◆ To do
For the records below, give the number of lines where the string "constraint" occurs. Include nothing else.

◆ Dataset records
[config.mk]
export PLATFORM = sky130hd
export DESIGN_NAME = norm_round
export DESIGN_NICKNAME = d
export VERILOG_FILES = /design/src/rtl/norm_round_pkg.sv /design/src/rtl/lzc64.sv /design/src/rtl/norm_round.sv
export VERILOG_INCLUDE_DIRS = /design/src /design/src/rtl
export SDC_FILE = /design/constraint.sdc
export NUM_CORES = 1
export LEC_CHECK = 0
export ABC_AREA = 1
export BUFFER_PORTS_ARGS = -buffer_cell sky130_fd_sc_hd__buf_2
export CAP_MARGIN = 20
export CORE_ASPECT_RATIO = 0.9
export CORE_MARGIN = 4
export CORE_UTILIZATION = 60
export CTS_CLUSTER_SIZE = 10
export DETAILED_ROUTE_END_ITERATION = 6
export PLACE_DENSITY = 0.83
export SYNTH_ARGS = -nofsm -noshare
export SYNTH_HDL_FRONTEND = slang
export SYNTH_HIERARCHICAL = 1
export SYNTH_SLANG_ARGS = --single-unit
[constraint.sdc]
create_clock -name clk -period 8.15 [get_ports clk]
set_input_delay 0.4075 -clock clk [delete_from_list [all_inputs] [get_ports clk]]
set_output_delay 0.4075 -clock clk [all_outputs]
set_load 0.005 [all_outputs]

* * *

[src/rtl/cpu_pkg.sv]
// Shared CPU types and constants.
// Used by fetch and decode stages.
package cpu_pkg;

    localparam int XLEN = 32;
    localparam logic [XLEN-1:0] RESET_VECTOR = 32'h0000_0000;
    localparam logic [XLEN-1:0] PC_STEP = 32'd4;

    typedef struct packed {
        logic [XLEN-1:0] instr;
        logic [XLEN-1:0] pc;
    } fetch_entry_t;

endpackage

---

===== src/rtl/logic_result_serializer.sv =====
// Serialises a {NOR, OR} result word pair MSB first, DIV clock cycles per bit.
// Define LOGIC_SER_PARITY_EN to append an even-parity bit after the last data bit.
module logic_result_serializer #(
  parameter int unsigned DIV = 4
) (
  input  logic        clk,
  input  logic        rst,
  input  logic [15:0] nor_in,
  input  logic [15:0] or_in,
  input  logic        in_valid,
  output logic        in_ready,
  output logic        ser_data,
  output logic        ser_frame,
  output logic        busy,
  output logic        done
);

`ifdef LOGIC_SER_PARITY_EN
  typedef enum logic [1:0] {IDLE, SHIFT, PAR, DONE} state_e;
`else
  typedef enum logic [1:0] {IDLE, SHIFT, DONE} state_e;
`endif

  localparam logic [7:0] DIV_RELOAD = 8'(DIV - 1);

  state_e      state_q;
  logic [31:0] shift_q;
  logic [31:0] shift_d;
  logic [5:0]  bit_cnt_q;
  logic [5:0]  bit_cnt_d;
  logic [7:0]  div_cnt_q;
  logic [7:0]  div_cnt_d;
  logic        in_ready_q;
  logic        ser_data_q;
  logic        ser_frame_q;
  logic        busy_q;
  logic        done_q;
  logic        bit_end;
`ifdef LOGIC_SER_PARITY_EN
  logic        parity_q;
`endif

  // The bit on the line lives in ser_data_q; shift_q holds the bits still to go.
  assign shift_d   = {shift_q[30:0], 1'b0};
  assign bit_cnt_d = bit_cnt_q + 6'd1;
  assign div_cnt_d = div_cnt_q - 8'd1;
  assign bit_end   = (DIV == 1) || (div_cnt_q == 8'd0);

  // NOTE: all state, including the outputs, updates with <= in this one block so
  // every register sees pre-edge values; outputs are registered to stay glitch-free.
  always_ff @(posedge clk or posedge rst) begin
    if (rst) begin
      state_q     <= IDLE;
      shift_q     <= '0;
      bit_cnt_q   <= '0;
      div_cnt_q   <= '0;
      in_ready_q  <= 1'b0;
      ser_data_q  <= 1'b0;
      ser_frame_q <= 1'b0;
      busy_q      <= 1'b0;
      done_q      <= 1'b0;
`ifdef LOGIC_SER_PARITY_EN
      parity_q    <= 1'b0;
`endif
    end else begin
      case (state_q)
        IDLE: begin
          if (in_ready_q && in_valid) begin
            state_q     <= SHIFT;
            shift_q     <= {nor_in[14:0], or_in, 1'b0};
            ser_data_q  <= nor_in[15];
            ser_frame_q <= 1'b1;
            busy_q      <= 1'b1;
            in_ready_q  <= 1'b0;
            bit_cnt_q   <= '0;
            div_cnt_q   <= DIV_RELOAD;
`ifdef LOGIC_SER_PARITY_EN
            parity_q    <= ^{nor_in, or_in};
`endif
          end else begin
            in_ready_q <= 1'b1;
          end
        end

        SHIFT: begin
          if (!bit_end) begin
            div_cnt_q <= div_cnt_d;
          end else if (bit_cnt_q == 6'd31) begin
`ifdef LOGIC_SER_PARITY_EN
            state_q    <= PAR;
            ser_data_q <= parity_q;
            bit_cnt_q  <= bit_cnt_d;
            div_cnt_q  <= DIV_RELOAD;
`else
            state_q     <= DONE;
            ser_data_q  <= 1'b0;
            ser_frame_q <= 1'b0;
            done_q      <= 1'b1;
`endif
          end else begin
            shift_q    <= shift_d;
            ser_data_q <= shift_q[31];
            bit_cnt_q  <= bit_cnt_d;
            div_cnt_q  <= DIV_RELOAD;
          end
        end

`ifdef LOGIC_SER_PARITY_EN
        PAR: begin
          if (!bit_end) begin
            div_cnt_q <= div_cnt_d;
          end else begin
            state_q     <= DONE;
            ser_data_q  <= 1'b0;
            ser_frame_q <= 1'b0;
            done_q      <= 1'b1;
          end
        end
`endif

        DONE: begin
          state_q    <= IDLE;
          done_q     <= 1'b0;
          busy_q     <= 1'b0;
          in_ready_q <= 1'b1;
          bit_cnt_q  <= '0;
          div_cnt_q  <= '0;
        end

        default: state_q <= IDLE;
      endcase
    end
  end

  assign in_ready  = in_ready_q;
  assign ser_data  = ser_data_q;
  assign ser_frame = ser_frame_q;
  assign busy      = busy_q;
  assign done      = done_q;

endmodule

◆ Response to this task
2